Madame Malkin wyjechała na
tydzień do Paryża, gdzie odwiedzała swoją córkę i zostawiła ją samą. Na
szczęście miała wrócić już jutro. Tłoku nie było tak dużego, jak końcem
sierpnia, dawała radę ze wszystkim, ale jednak wolała, jak Madame Malkin
zajmowała się dokumentami.
W ciągu dwóch godzin obsłużyła
sześciu klientów i dokończyła pas dla Katheriny. Tuż przed osiemnastą zamknęła
pracownię i kiedy już była przy przejściu do Dziurawego Kotła przypomniała
sobie, że zapomniała prezentu dla Joanny. Przeklęła w myślach, bo była już
spóźniona i biegiem wróciła do Madame Malkin.
Kwadrans... Była pewna, że Jo
będzie się na nią złościła, bo uwielbiała mieć wszystko dopięte na ostatni
guzik.
Przeszła szybkim krokiem przez
Dziurawy Kocioł i przeszła do zaułku z którego się teleportowała na
przedmieścia Glasgow. Przywitał ją deszcz, więc naciągnęła kaptur na głowę.
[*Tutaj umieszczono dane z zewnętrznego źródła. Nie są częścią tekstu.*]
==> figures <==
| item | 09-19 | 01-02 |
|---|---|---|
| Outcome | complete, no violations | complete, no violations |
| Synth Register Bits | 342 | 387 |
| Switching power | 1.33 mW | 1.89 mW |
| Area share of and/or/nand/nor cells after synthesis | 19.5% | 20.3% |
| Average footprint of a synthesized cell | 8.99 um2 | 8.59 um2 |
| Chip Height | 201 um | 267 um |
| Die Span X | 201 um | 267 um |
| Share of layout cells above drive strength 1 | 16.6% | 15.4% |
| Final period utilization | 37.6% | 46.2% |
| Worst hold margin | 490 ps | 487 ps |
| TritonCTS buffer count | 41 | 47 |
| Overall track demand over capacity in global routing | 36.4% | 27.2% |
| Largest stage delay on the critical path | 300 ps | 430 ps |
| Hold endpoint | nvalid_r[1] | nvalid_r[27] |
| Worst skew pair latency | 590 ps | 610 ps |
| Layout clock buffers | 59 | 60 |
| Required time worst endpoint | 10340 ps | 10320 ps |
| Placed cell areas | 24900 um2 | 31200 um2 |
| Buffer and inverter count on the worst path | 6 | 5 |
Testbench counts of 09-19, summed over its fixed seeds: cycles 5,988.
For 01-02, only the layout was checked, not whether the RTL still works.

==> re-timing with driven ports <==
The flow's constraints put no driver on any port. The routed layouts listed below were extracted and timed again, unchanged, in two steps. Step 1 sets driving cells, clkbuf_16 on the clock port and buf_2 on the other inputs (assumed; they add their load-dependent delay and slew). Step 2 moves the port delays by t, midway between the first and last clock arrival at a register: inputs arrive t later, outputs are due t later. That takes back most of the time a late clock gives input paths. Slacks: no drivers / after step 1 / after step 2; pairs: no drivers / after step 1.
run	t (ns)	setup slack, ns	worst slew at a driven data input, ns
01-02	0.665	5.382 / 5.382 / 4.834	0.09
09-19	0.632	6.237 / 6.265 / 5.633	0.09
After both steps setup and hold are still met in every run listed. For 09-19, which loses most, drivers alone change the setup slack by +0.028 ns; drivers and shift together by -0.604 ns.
Miała do przejścia jedynie kilkadziesiąt jardów, ale już czuła, że kurtka jest
przemoknięta.
Zdjęła kaptur kilka jardów od
domu Jocundy. Spojrzała na budynek i poczuła przerażenie na widok Mrocznego
Znaku i kilku osób, które stały pod domem. Wyciągnęła różdżkę, gdy podbiegała
do furtki, ale schowała ją, kiedy rozpoznała Charlusa Pottera.
– Co z nimi? – Zapytała nie mogąc
opanować drżenia głosu, a ojciec Jamesa i Moody odwrócili się do niej. Potter
spojrzał na nią współczującym spojrzeniem.
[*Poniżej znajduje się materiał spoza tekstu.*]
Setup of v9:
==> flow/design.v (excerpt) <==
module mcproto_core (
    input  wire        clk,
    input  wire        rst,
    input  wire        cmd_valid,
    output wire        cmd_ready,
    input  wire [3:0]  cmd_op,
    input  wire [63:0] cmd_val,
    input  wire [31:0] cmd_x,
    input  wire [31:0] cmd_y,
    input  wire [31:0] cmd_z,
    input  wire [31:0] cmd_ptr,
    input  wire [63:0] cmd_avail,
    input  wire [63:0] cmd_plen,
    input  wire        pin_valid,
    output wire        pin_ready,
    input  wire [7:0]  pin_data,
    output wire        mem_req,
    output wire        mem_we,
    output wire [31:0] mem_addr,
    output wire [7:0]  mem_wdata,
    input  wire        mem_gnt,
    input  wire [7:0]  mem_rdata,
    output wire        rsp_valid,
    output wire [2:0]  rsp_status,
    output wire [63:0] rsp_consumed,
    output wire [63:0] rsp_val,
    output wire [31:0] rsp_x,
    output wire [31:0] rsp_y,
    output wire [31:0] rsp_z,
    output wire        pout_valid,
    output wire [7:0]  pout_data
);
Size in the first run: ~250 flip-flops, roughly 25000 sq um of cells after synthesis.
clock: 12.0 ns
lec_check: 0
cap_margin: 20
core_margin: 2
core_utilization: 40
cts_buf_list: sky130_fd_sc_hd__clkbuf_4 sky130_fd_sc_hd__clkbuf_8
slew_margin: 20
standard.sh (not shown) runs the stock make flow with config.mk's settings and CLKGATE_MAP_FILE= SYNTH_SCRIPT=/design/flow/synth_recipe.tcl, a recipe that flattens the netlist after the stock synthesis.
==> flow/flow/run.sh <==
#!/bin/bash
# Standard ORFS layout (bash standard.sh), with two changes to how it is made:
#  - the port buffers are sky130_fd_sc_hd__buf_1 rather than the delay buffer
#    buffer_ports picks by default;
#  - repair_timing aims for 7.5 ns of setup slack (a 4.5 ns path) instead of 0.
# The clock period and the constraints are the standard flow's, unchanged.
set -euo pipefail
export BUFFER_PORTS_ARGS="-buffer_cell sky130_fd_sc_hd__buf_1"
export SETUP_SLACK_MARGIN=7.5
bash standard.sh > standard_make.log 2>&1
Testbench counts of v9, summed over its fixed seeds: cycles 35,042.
– Bardzo nam przykro, panno Cay.
– Odpowiedział oficjalnym tonem, a ona wolno podeszła do drzwi.
– Mogę wejść? Jestem jej
siostrą... Ja chcę to zobaczyć. – Oczy jej się zaszkliły, ale spojrzała z
wdzięcznością na Moody'ego, który kiwnął głową na znak, ze może tam wejść.
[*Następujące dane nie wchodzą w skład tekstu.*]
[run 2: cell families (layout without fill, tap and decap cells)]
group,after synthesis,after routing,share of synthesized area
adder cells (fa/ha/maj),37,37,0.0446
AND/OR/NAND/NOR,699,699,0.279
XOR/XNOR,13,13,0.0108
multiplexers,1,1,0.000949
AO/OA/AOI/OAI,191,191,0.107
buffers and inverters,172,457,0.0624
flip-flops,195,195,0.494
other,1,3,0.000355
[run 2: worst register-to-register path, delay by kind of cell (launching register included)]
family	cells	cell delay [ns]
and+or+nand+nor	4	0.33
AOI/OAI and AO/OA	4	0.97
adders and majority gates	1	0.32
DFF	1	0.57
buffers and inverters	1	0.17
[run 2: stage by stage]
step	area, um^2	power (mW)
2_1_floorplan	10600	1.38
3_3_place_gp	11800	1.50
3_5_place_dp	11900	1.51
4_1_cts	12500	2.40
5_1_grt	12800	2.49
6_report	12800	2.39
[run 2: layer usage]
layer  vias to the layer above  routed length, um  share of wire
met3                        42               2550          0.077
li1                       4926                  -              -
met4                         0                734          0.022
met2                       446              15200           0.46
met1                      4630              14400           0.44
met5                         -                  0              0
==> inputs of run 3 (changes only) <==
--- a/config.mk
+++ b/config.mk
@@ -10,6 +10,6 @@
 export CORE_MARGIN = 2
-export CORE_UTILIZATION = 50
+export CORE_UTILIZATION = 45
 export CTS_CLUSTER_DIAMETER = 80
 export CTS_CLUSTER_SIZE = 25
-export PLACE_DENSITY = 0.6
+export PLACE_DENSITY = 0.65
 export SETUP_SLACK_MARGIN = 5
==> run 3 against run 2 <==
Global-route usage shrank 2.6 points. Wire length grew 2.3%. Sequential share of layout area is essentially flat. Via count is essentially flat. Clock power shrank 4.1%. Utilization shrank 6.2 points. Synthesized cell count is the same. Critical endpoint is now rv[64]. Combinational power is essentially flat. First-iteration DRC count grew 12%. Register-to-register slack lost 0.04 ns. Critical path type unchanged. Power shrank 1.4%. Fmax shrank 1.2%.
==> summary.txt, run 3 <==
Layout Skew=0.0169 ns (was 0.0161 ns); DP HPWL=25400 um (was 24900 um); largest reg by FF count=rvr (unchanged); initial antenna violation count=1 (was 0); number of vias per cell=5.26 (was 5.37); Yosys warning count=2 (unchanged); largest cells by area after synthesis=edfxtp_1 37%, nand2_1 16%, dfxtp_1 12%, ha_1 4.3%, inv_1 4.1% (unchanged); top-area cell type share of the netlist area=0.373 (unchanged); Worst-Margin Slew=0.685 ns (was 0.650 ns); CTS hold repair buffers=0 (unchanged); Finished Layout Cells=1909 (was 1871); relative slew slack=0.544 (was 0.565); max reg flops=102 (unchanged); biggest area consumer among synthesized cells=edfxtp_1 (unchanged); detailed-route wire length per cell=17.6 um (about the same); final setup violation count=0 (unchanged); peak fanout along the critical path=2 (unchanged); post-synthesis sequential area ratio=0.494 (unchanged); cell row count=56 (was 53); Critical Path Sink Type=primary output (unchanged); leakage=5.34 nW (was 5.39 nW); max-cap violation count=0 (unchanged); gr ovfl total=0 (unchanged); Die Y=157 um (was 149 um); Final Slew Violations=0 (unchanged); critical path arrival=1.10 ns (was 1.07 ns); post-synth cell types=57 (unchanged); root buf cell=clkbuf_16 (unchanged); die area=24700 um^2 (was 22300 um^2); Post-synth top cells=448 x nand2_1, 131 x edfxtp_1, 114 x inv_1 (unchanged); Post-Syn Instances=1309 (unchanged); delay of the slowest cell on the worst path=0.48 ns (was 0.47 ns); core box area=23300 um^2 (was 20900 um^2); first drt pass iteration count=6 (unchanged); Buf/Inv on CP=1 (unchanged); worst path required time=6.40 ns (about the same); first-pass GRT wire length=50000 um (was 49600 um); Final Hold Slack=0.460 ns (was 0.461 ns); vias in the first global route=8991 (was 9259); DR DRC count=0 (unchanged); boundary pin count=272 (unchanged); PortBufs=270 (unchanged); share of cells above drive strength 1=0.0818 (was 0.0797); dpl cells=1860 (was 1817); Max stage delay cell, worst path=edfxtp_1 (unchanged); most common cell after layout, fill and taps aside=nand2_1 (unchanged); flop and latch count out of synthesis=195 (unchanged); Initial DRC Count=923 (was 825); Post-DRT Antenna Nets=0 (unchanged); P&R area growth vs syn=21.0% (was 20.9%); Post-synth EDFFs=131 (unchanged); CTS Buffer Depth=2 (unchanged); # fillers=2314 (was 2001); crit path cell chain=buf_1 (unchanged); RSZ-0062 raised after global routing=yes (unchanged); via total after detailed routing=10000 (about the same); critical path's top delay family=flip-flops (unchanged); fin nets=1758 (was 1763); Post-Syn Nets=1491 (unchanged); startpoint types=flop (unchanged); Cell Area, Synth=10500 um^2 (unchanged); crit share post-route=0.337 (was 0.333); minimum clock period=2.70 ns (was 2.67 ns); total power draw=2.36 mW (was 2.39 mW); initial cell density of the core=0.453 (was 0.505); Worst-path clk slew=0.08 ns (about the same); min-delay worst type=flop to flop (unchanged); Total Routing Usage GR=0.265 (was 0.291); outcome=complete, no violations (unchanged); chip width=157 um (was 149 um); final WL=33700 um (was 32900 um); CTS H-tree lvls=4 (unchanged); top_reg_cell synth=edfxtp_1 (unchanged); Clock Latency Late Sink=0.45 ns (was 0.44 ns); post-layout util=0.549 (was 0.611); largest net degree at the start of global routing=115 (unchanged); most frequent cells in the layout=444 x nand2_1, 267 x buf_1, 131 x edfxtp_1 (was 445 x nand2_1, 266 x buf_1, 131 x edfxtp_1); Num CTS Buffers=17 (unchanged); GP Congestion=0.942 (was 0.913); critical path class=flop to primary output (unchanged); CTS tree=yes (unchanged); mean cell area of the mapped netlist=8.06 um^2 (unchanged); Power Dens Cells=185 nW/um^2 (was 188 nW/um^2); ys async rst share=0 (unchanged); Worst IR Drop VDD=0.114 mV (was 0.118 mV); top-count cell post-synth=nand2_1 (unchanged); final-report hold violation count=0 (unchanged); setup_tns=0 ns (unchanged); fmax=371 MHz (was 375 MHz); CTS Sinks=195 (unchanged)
Powoli weszła do domu i nie
spodziewała się, że zastanie ich już w przedpokoju. Broda zaczęła jej drżeć,
gdy spojrzała na bezwiednie leżące ciało jej szwagra. Ostrożnie przeszła nad
jego zwłokami i uklękła obok siostry.
– Jo, kochanie. – Spojrzała w jej
martwe oczy i ucałowała jej jeszcze ciepłe czoło. Nie musiała nikogo pytać, co
się stało i dlaczego. Ale żeby zamordować
całą rodzinę?
Otworzyła szeroko oczy, a oddech
jej przyspieszył. Dopiero po chwili wstała szybko z miejsca i rozejrzała się po
przedpokoju, szukając kolejnego ciała.
– Jo! – Krzyknęła rozglądając się
dosłownie po całym pomieszczeniu. Ściana do kuchni była rozwalona i wszędzie
unosił się pył. Spojrzała na Edgara Bonesa. – Gdzie jest Jo?
– Jess... – Zaczął łagodnie i
podszedł do niej bliżej. Spojrzał na nią poważnie i ostrożnie wypowiadał słowa.
– Jest mi strasznie przykro. Przed chwilą widziałaś jej ciało.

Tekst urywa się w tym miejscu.